▶ [What to work on]:
Determine how many lines in the material below contain the word "stage", and give that number without comment.

——

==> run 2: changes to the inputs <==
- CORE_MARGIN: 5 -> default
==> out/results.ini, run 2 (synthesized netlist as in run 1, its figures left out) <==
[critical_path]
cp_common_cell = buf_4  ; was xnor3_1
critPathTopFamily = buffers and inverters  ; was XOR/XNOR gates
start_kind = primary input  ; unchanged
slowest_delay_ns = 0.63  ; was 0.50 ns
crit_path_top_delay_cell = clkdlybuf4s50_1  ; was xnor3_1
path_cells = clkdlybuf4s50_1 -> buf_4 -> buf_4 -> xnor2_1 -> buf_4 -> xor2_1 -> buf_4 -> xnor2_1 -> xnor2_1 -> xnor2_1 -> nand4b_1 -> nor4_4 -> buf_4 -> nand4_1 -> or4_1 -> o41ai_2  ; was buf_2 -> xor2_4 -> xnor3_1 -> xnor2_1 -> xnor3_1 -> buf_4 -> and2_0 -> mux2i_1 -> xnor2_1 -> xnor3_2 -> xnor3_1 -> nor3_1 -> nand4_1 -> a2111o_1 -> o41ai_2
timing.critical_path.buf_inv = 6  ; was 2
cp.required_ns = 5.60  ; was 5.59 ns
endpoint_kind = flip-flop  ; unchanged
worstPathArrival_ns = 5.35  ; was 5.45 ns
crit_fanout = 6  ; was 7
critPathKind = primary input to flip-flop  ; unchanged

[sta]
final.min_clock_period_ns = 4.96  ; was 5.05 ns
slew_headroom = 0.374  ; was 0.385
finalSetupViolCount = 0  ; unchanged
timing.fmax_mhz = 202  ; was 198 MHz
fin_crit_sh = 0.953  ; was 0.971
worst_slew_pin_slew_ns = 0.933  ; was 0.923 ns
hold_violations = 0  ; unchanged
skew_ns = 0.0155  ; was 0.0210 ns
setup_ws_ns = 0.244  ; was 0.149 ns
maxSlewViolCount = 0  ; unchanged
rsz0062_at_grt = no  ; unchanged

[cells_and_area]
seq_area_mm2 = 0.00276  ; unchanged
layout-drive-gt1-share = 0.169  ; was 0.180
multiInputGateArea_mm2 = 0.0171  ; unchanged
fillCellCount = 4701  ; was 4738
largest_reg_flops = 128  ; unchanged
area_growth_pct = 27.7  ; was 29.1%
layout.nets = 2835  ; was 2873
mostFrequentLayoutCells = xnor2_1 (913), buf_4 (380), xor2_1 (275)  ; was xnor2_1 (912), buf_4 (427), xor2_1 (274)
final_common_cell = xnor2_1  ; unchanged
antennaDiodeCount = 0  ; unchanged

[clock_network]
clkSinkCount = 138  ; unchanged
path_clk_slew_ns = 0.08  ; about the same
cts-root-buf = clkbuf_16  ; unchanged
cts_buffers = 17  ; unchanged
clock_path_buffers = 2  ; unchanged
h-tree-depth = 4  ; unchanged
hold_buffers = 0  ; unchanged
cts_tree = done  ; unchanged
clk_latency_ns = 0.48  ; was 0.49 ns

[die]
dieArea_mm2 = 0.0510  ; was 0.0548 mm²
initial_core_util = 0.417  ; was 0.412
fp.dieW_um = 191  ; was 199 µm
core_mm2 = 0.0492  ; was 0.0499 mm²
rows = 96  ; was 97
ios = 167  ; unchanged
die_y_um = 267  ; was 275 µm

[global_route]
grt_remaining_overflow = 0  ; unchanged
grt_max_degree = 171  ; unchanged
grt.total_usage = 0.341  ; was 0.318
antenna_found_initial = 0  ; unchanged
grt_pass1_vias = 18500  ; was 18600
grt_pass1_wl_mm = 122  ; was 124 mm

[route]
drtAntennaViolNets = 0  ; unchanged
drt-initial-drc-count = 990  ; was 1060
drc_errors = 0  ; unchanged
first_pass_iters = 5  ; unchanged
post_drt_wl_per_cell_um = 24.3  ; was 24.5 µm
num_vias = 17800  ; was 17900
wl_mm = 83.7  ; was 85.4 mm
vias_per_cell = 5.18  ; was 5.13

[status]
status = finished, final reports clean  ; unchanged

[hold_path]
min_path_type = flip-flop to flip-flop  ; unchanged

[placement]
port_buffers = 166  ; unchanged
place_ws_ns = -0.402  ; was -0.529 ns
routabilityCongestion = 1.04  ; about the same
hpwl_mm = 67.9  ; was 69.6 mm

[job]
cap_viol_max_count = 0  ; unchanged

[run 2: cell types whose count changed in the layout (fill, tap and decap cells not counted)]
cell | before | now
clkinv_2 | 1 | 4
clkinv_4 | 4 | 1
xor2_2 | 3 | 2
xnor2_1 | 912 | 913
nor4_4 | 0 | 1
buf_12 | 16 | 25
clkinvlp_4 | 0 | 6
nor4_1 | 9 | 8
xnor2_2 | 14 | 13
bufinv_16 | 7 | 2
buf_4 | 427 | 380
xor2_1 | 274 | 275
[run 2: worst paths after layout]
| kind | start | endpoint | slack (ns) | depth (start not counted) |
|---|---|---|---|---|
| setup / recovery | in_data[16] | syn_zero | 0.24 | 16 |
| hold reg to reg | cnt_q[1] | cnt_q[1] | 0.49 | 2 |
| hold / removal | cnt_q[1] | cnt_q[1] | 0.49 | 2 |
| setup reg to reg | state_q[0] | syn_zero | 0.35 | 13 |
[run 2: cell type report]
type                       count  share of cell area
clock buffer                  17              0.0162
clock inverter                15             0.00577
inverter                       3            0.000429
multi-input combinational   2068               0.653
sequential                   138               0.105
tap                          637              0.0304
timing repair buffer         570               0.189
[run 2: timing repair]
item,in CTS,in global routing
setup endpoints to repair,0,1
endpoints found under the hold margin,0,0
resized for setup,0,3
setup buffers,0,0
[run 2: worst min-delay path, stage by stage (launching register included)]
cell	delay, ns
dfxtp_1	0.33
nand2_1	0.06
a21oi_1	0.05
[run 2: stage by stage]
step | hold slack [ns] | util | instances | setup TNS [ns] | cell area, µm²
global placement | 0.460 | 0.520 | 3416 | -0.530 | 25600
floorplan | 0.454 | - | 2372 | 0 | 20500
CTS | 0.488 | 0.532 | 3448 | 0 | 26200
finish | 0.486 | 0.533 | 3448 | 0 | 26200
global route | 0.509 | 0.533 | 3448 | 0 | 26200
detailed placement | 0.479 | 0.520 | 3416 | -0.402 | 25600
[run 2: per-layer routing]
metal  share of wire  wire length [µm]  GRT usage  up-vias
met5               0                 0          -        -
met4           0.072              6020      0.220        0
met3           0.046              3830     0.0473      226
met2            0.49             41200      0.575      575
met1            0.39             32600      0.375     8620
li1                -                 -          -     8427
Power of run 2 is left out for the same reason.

——

▶ [Exercise response]:
2